Damien Russell

No. 38
- Position: Defensive back

Personal information
- Born: August 20, 1970 (age 55) New York, New York, U.S.
- Listed height: 6 ft 1 in (1.85 m)
- Listed weight: 204 lb (93 kg)

Career information
- High school: H.D. Woodson (Washington, D.C.)
- College: Virginia Tech (1988–1991)
- NFL draft: 1992: 6th round, 151st overall pick

Career history
- San Francisco 49ers (1992–1993);

Awards and highlights
- First-team All-South Independent (1990);

Career NFL statistics
- Fumble recoveries: 1
- Stats at Pro Football Reference

= Damien Russell =

American football player (born 1970)

Damien Eduardo Russell (born August 20, 1970) is an American former professional football player who was a defensive back for one season with the San Francisco 49ers of the National Football League (NFL). He was selected by the 49ers in the sixth round of the 1992 NFL draft after playing college football for the Virginia Tech Hokies.

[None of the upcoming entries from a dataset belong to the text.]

==> config.mk <==
export PLATFORM = sky130hd
export DESIGN_NAME = vga_scan_timer
export DESIGN_NICKNAME = d
export VERILOG_FILES = /design/src/rtl/vga_scan_timer.sv
export SDC_FILE = /design/constraint.sdc
export NUM_CORES = 1
export LEC_CHECK = 0
export CAP_MARGIN = 25
export CORE_MARGIN = 4
export CORE_UTILIZATION = 56
export DETAILED_ROUTE_END_ITERATION = 8
export GPL_ROUTABILITY_DRIVEN = 0
export PLACE_DENSITY = 0.91
export SLEW_MARGIN = 5
export SYNTH_ARGS = -nofsm -noshare
export SYNTH_HDL_FRONTEND = slang
export SYNTH_SLANG_ARGS = --single-unit
==> constraint.sdc <==
create_clock -name clk -period 2.09 [get_ports clk]
set_input_delay 0.209 -clock clk [delete_from_list [all_inputs] [get_ports clk]]
set_output_delay 0.209 -clock clk [all_outputs]
set_load 0.02 [all_outputs]
--- config.mk ---
export PLATFORM = sky130hd
export DESIGN_NAME = rover_command_sequencer
export DESIGN_NICKNAME = d
export VERILOG_FILES = /design/src/rtl/rover_command_sequencer_pkg.sv /design/src/rtl/cmd_fifo.sv /design/src/rtl/rover_command_sequencer.sv
export VERILOG_INCLUDE_DIRS = /design/src /design/src/rtl
export SDC_FILE = /design/constraint.sdc
export NUM_CORES = 1
export LEC_CHECK = 0
export BUFFER_PORTS_ARGS = -buffer_cell sky130_fd_sc_hd__buf_2
export CORE_MARGIN = 1
export CORE_UTILIZATION = 64
export DETAILED_ROUTE_END_ITERATION = 7
export PLACE_DENSITY_LB_ADDON = 0.25
export SETUP_SLACK_MARGIN = 0.2
export SLEW_MARGIN = 25
export SYNTH_ARGS = -nofsm -noshare
export SYNTH_HDL_FRONTEND = slang
export SYNTH_SLANG_ARGS = --single-unit
export TNS_END_PERCENT = 50
--- constraint.sdc ---
create_clock -name clock -period 6.6 [get_ports clock]
set_clock_uncertainty 0.2 [all_clocks]
set_input_delay 0.33 -clock clock [delete_from_list [all_inputs] [get_ports clock]]
set_output_delay 0.33 -clock clock [all_outputs]
set_load 0.02 [all_outputs]
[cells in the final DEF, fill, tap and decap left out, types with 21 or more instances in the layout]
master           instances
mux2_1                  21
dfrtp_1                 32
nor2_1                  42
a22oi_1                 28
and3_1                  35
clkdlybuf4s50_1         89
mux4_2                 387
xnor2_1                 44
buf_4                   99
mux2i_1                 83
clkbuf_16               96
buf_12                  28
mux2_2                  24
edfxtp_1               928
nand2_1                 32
<file path="src/rtl/status_poller_if.sv">
`default_nettype none
// ============================================================================
//  Module   : status_poller_if
//  Brief    : Byte-level UART / RS485 link between the status poller and the
//             UART transmitter/receiver pair.
//  Revision : 1.0 - initial release
// ============================================================================
interface status_poller_if;
    logic       tx_start;
    logic [7:0] tx_data;
    logic       tx_busy;
    logic       rx_valid;
    logic [7:0] rx_data;
    logic       driver_enable;

    modport master (
        output tx_start,
        output tx_data,
        output driver_enable,
        input  tx_busy,
        input  rx_valid,
        input  rx_data
    );

    modport slave (
        input  tx_start,
        input  tx_data,
        input  driver_enable,
        output tx_busy,
        output rx_valid,
        output rx_data
    );
endinterface
`default_nettype wire

</file>
<file path="src/rtl/status_poller.sv">
`default_nettype none
// ============================================================================
//  Module   : status_poller
//  Brief    : Sends a status-request frame to one motor board over RS485 and
//             receives, checks and decodes its 28-byte status frame.
//  Revision : 1.0 - initial release
// ============================================================================
module status_poller #(
    parameter int CLK_FREQ_HZ    = 16_000_000,
    parameter int TIMEOUT_CYCLES = 160_000
) (
    input  wire                CLK,
    input  wire                reset_n,
    input  wire                poll_start,
    input  wire         [7:0]  poll_id,
    status_poller_if.master    uart,
    output logic               busy,
    output logic               done,
    output logic               resp_valid,
    output logic               err_crc,
    output logic               err_id,
    output logic               err_timeout,
    output logic        [7:0]  control_mode,
    output logic signed [23:0] encoder0_position,
    output logic signed [23:0] encoder1_position,
    output logic signed [23:0] setpoint,
    output logic signed [23:0] duty,
    output logic signed [23:0] displacement,
    output logic signed [15:0] current
);

    localparam int                 c_CNT_W      = (TIMEOUT_CYCLES > 2) ? $clog2(TIMEOUT_CYCLES) : 1;
    localparam logic [c_CNT_W-1:0] c_TMO_LAST   = c_CNT_W'(TIMEOUT_CYCLES - 1);
    localparam logic [31:0]        c_MAGIC_RESP = 32'h1CEB00DA;
    localparam logic [15:0]        c_CRC_INIT   = 16'hFFFF;

    localparam logic [2:0] c_IDLE  = 3'd0;
    localparam logic [2:0] c_SEND  = 3'd1;
    localparam logic [2:0] c_HUNT  = 3'd2;
    localparam logic [2:0] c_BODY  = 3'd3;
    localparam logic [2:0] c_CHECK = 3'd4;

    generate
        if (TIMEOUT_CYCLES < 2 || CLK_FREQ_HZ < 1) begin : g_param_check
            $error("status_poller: TIMEOUT_CYCLES must be >= 2 and CLK_FREQ_HZ positive");
        end
    endgenerate

    // CRC16 0x8005, MSB-first, one byte per call
    function automatic logic [15:0] f_crc16_byte(input logic [15:0] crc, input logic [7:0] data);
        logic [15:0] c;
        c = crc;
        for (int i = 7; i >= 0; i--) begin
            if (c[15] ^ data[i]) begin
                c = {c[14:0], 1'b0} ^ 16'h8005;
            end else begin
                c = {c[14:0], 1'b0};
            end
        end
        return c;
    endfunction

    logic [2:0]         r_state;
    logic [7:0]         r_id;
    logic [2:0]         r_tx_idx;
    logic               r_tx_start;
    logic [7:0]         r_tx_data;
    logic               r_drv_en;
    logic [c_CNT_W-1:0] r_tcnt;
    logic [31:0]        r_magic;
    logic [4:0]         r_body_cnt;
    logic [15:0]        r_crc;
    logic [183:0]       r_body;
    logic               r_done;
    logic               r_resp_valid;
    logic               r_err_crc;
    logic               r_err_id;
    logic               r_err_timeout;
    logic [7:0]         r_control_mode;
    logic [23:0]        r_enc0;
    logic [23:0]        r_enc1;
    logic [23:0]        r_setpoint;
    logic [23:0]        r_duty;
    logic [23:0]        r_displacement;
    logic [15:0]        r_current;

    logic [15:0]        w_req_crc;
    logic [7:0]         w_req_byte;
    logic [31:0]        w_magic_next;
    logic [191:0]       w_frame;
    logic [15:0]        w_rx_crc;
    logic               w_timeout;
    logic               w_last_byte;
    logic               w_unused_pad;

    assign w_req_crc    = f_crc16_byte(c_CRC_INIT, r_id);
    assign w_magic_next = {r_magic[23:0], uart.rx_data};
    // Bytes 4..27 of the status frame, byte 4 in the top bits, as seen on the final byte's edge
    assign w_frame      = {r_body, uart.rx_data};
    assign w_rx_crc     = w_frame[15:0];
    assign w_unused_pad = ^w_frame[39:16];
    assign w_timeout    = (r_tcnt == c_TMO_LAST);
    assign w_last_byte  = uart.rx_valid && (r_body_cnt == 5'd23);

    always_comb begin
        w_req_byte = 8'h1C;
        case (r_tx_idx)
            3'd1:    w_req_byte = 8'hE1;
            3'd2:    w_req_byte = 8'hCE;
            3'd3:    w_req_byte = 8'hBB;
            3'd4:    w_req_byte = r_id;
            3'd5:    w_req_byte = w_req_crc[15:8];
            3'd6:    w_req_byte = w_req_crc[7:0];
            default: w_req_byte = 8'h1C;
        endcase
    end

    always_ff @(posedge CLK or negedge reset_n) begin
        if (!reset_n) begin
            r_state        <= c_IDLE;
            r_id           <= 8'h00;
            r_tx_idx       <= 3'd0;
            r_tx_start     <= 1'b0;
            r_tx_data      <= 8'h00;
            r_drv_en       <= 1'b0;
            r_tcnt         <= '0;
            r_magic        <= 32'h0;
            r_body_cnt     <= 5'd0;
            r_crc          <= c_CRC_INIT;
            r_body         <= '0;
            r_done         <= 1'b0;
            r_resp_valid   <= 1'b0;
            r_err_crc      <= 1'b0;
            r_err_id       <= 1'b0;
            r_err_timeout  <= 1'b0;
            r_control_mode <= 8'h00;
            r_enc0         <= 24'h0;
            r_enc1         <= 24'h0;
            r_setpoint     <= 24'h0;
            r_duty         <= 24'h0;
            r_displacement <= 24'h0;
            r_current      <= 16'h0;
        end else begin
            r_tx_start    <= 1'b0;
            r_done        <= 1'b0;
            r_resp_valid  <= 1'b0;
            r_err_crc     <= 1'b0;
            r_err_id      <= 1'b0;
            r_err_timeout <= 1'b0;

            case (r_state)
                c_IDLE: begin
                    // Byte 0 goes out on the acceptance edge so tx_start follows poll_start by one cycle
                    if (poll_start) begin
                        r_id       <= poll_id;
                        r_tx_start <= 1'b1;
                        r_tx_data  <= 8'h1C;
                        r_tx_idx   <= 3'd1;
                        r_drv_en   <= 1'b1;
                        r_state    <= c_SEND;
                    end
                end

                c_SEND: begin
                    if (!uart.tx_busy && !r_tx_start) begin
                        if (r_tx_idx == 3'd7) begin
                            r_drv_en <= 1'b0;
                            r_tcnt   <= '0;
                            r_magic  <= 32'h0;
                            r_state  <= c_HUNT;
                        end else begin
                            r_tx_start <= 1'b1;
                            r_tx_data  <= w_req_byte;
                            r_tx_idx   <= r_tx_idx + 3'd1;
                        end
                    end
                end

                c_HUNT: begin
                    r_tcnt <= r_tcnt + 1'b1;
                    if (w_timeout) begin
                        r_done        <= 1'b1;
                        r_err_timeout <= 1'b1;
                        r_state       <= c_CHECK;
                    end else if (uart.rx_valid) begin
                        r_magic <= w_magic_next;
                        if (w_magic_next == c_MAGIC_RESP) begin
                            r_body_cnt <= 5'd0;
                            r_crc      <= c_CRC_INIT;
                            r_state    <= c_BODY;
                        end
                    end
                end

                c_BODY: begin
                    r_tcnt <= r_tcnt + 1'b1;
                    // The final byte beats a coincident timeout
                    if (w_last_byte) begin
                        r_done  <= 1'b1;
                        r_state <= c_CHECK;
                        if (w_rx_crc != r_crc) begin
                            r_err_crc <= 1'b1;
                        end else if (w_frame[191:184] != r_id) begin
                            r_err_id <= 1'b1;
                        end else begin
                            r_resp_valid   <= 1'b1;
                            r_control_mode <= w_frame[183:176];
                            r_enc0         <= w_frame[175:152];
                            r_enc1         <= w_frame[151:128];
                            r_setpoint     <= w_frame[127:104];
                            r_duty         <= w_frame[103:80];
                            r_displacement <= w_frame[79:56];
                            r_current      <= w_frame[55:40];
                        end
                    end else if (w_timeout) begin
                        r_done        <= 1'b1;
                        r_err_timeout <= 1'b1;
                        r_state       <= c_CHECK;
                    end else if (uart.rx_valid) begin
                        r_body     <= {r_body[175:0], uart.rx_data};
                        r_body_cnt <= r_body_cnt + 5'd1;
                        if (r_body_cnt < 5'd22) begin
                            r_crc <= f_crc16_byte(r_crc, uart.rx_data);
                        end
                    end
                end

                c_CHECK: begin
                    r_state <= c_IDLE;
                end

                default: begin
                    r_state <= c_IDLE;
                end
            endcase
        end
    end

    assign uart.tx_start      = r_tx_start;
    assign uart.tx_data       = r_tx_data;
    assign uart.driver_enable = r_drv_en;

    assign busy              = (r_state != c_IDLE);
    assign done              = r_done;
    assign resp_valid        = r_resp_valid;
    assign err_crc           = r_err_crc;
    assign err_id            = r_err_id;
    assign err_timeout       = r_err_timeout;
    assign control_mode      = r_control_mode;
    assign encoder0_position = r_enc0;
    assign encoder1_position = r_enc1;
    assign setpoint          = r_setpoint;
    assign duty              = r_duty;
    assign displacement      = r_displacement;
    assign current           = r_current;

endmodule
`default_nettype wire

</file>
<file path="src/flat_wrapper.sv">
// flat-port wrapper written by rule: the top's interface ports become plain ports
module status_poller_flat 
#(
    parameter int CLK_FREQ_HZ    = 16_000_000,
    parameter int TIMEOUT_CYCLES = 160_000
)
  (CLK, reset_n, poll_start, poll_id, busy, done, resp_valid, err_crc, err_id, err_timeout, control_mode, encoder0_position, encoder1_position, setpoint, duty, displacement, current, uart_tx_start, uart_tx_data, uart_driver_enable, uart_tx_busy, uart_rx_valid, uart_rx_data);
  status_poller_if uart_i ();
  input  wire CLK;
  input  wire reset_n;
  input  wire poll_start;
  input  wire         [7:0] poll_id;
  output logic busy;
  output logic done;
  output logic resp_valid;
  output logic err_crc;
  output logic err_id;
  output logic err_timeout;
  output logic        [7:0] control_mode;
  output logic signed [23:0] encoder0_position;
  output logic signed [23:0] encoder1_position;
  output logic signed [23:0] setpoint;
  output logic signed [23:0] duty;
  output logic signed [23:0] displacement;
  output logic signed [15:0] current;
  output wire logic [$bits(uart_i.tx_start)-1:0] uart_tx_start;
  output wire logic [$bits(uart_i.tx_data)-1:0] uart_tx_data;
  output wire logic [$bits(uart_i.driver_enable)-1:0] uart_driver_enable;
  input wire logic [$bits(uart_i.tx_busy)-1:0] uart_tx_busy;
  input wire logic [$bits(uart_i.rx_valid)-1:0] uart_rx_valid;
  input wire logic [$bits(uart_i.rx_data)-1:0] uart_rx_data;
  assign uart_tx_start = uart_i.tx_start;
  assign uart_tx_data = uart_i.tx_data;
  assign uart_driver_enable = uart_i.driver_enable;
  assign uart_i.tx_busy = uart_tx_busy;
  assign uart_i.rx_valid = uart_rx_valid;
  assign uart_i.rx_data = uart_rx_data;
  status_poller #(.CLK_FREQ_HZ(CLK_FREQ_HZ), .TIMEOUT_CYCLES(TIMEOUT_CYCLES)) u_core (.CLK(CLK), .reset_n(reset_n), .poll_start(poll_start), .poll_id(poll_id), .uart(uart_i), .busy(busy), .done(done), .resp_valid(resp_valid), .err_crc(err_crc), .err_id(err_id), .err_timeout(err_timeout), .control_mode(control_mode), .encoder0_position(encoder0_position), .encoder1_position(encoder1_position), .setpoint(setpoint), .duty(duty), .displacement(displacement), .current(current));
endmodule
</file>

==Early life and college==
Damien Eduardo Russell was born on August 20, 1970, in New York, New York. He attended Howard D. Woodson High School in Washington, D.C.

He was a four-year letterman for the Hokies of Virginia Tech from 1988 to 1991. He was named first-team All-South Independent by the Associated Press in 1990.

==Professional career==
Russell was selected by the San Francisco 49ers in the sixth round, with the 151st overall pick, of the 1992 NFL draft. He officially signed with the team on August 27. He was then placed on the non-football injury list with a hamstring pull. He did not play in any games during the 1992 season. Russell appeared in all 16 games for the 49ers in 1993 and recovered one fumble. He also played in two playoff games that year. He was released by the 49ers on July 28, 1994.